*Records provided*
-----

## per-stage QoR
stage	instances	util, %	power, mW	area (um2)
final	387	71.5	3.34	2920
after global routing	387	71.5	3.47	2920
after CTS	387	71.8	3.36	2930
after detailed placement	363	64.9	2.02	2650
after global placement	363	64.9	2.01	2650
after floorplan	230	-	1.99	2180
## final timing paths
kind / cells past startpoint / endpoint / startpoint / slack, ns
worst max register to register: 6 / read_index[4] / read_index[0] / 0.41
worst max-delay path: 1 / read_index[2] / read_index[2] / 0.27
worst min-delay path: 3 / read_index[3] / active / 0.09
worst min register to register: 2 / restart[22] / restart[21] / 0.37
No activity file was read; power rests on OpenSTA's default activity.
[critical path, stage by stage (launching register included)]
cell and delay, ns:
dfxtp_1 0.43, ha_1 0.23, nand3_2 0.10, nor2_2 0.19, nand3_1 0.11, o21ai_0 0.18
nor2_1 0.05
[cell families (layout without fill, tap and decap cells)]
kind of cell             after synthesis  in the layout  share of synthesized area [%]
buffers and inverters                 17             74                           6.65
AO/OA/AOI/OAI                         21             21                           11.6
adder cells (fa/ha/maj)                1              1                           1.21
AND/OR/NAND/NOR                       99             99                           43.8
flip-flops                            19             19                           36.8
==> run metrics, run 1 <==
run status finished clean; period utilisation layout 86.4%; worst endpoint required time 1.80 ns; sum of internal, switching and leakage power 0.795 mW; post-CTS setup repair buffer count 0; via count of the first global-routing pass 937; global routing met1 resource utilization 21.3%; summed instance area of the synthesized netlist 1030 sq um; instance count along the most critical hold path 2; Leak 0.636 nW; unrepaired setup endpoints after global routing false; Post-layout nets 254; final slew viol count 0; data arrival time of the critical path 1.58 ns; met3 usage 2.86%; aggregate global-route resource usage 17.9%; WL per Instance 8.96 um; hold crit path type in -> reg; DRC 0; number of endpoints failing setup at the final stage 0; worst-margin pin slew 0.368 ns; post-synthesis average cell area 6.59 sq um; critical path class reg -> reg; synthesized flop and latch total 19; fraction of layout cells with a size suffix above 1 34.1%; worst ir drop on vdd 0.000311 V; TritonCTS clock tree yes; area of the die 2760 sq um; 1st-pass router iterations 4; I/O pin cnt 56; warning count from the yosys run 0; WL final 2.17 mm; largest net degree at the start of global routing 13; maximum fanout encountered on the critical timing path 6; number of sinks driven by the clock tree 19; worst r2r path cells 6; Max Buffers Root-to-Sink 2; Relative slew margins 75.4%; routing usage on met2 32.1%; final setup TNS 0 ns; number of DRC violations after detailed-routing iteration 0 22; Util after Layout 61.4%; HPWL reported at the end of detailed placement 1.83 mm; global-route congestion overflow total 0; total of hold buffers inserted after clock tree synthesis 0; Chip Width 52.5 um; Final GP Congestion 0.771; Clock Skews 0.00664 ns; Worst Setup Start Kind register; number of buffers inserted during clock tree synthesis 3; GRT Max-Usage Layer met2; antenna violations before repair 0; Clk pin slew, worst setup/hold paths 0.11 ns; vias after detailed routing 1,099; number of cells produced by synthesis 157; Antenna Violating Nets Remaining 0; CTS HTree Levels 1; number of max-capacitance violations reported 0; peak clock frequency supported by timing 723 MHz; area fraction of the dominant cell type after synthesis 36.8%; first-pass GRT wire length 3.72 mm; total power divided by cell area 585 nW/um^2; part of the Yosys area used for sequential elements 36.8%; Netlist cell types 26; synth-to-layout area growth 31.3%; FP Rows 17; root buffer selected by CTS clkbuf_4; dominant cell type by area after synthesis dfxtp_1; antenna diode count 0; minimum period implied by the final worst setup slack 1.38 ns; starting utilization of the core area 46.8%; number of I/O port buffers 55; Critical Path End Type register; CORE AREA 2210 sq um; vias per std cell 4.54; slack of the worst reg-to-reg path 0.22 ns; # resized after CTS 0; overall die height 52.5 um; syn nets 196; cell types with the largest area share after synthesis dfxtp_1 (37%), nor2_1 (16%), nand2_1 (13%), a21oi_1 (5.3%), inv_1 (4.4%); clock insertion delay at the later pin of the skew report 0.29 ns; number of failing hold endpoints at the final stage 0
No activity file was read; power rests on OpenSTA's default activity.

-----

*What you are asked to do*
Please transcribe the entries above exactly as written.

*Output of the task*
## per-stage QoR
stage	instances	util, %	power, mW	area (um2)
final	387	71.5	3.34	2920
after global routing	387	71.5	3.47	2920
after CTS	387	71.8	3.36	2930
after detailed placement	363	64.9	2.02	2650
after global placement	363	64.9	2.01	2650
after floorplan	230	-	1.99	2180
## final timing paths
kind / cells past startpoint / endpoint / startpoint / slack, ns
worst max register to register: 6 / read_index[4] / read_index[0] / 0.41
worst max-delay path: 1 / read_index[2] / read_index[2] / 0.27
worst min-delay path: 3 / read_index[3] / active / 0.09
worst min register to register: 2 / restart[22] / restart[21] / 0.37
No activity file was read; power rests on OpenSTA's default activity.
[critical path, stage by stage (launching register included)]
cell and delay, ns:
dfxtp_1 0.43, ha_1 0.23, nand3_2 0.10, nor2_2 0.19, nand3_1 0.11, o21ai_0 0.18
nor2_1 0.05
[cell families (layout without fill, tap and decap cells)]
kind of cell             after synthesis  in the layout  share of synthesized area [%]
buffers and inverters                 17             74                           6.65
AO/OA/AOI/OAI                         21             21                           11.6
adder cells (fa/ha/maj)                1              1                           1.21
AND/OR/NAND/NOR                       99             99                           43.8
flip-flops                            19             19                           36.8
==> run metrics, run 1 <==
run status finished clean; period utilisation layout 86.4%; worst endpoint required time 1.80 ns; sum of internal, switching and leakage power 0.795 mW; post-CTS setup repair buffer count 0; via count of the first global-routing pass 937; global routing met1 resource utilization 21.3%; summed instance area of the synthesized netlist 1030 sq um; instance count along the most critical hold path 2; Leak 0.636 nW; unrepaired setup endpoints after global routing false; Post-layout nets 254; final slew viol count 0; data arrival time of the critical path 1.58 ns; met3 usage 2.86%; aggregate global-route resource usage 17.9%; WL per Instance 8.96 um; hold crit path type in -> reg; DRC 0; number of endpoints failing setup at the final stage 0; worst-margin pin slew 0.368 ns; post-synthesis average cell area 6.59 sq um; critical path class reg -> reg; synthesized flop and latch total 19; fraction of layout cells with a size suffix above 1 34.1%; worst ir drop on vdd 0.000311 V; TritonCTS clock tree yes; area of the die 2760 sq um; 1st-pass router iterations 4; I/O pin cnt 56; warning count from the yosys run 0; WL final 2.17 mm; largest net degree at the start of global routing 13; maximum fanout encountered on the critical timing path 6; number of sinks driven by the clock tree 19; worst r2r path cells 6; Max Buffers Root-to-Sink 2; Relative slew margins 75.4%; routing usage on met2 32.1%; final setup TNS 0 ns; number of DRC violations after detailed-routing iteration 0 22; Util after Layout 61.4%; HPWL reported at the end of detailed placement 1.83 mm; global-route congestion overflow total 0; total of hold buffers inserted after clock tree synthesis 0; Chip Width 52.5 um; Final GP Congestion 0.771; Clock Skews 0.00664 ns; Worst Setup Start Kind register; number of buffers inserted during clock tree synthesis 3; GRT Max-Usage Layer met2; antenna violations before repair 0; Clk pin slew, worst setup/hold paths 0.11 ns; vias after detailed routing 1,099; number of cells produced by synthesis 157; Antenna Violating Nets Remaining 0; CTS HTree Levels 1; number of max-capacitance violations reported 0; peak clock frequency supported by timing 723 MHz; area fraction of the dominant cell type after synthesis 36.8%; first-pass GRT wire length 3.72 mm; total power divided by cell area 585 nW/um^2; part of the Yosys area used for sequential elements 36.8%; Netlist cell types 26; synth-to-layout area growth 31.3%; FP Rows 17; root buffer selected by CTS clkbuf_4; dominant cell type by area after synthesis dfxtp_1; antenna diode count 0; minimum period implied by the final worst setup slack 1.38 ns; starting utilization of the core area 46.8%; number of I/O port buffers 55; Critical Path End Type register; CORE AREA 2210 sq um; vias per std cell 4.54; slack of the worst reg-to-reg path 0.22 ns; # resized after CTS 0; overall die height 52.5 um; syn nets 196; cell types with the largest area share after synthesis dfxtp_1 (37%), nor2_1 (16%), nand2_1 (13%), a21oi_1 (5.3%), inv_1 (4.4%); clock insertion delay at the later pin of the skew report 0.29 ns; number of failing hold endpoints at the final stage 0
No activity file was read; power rests on OpenSTA's default activity.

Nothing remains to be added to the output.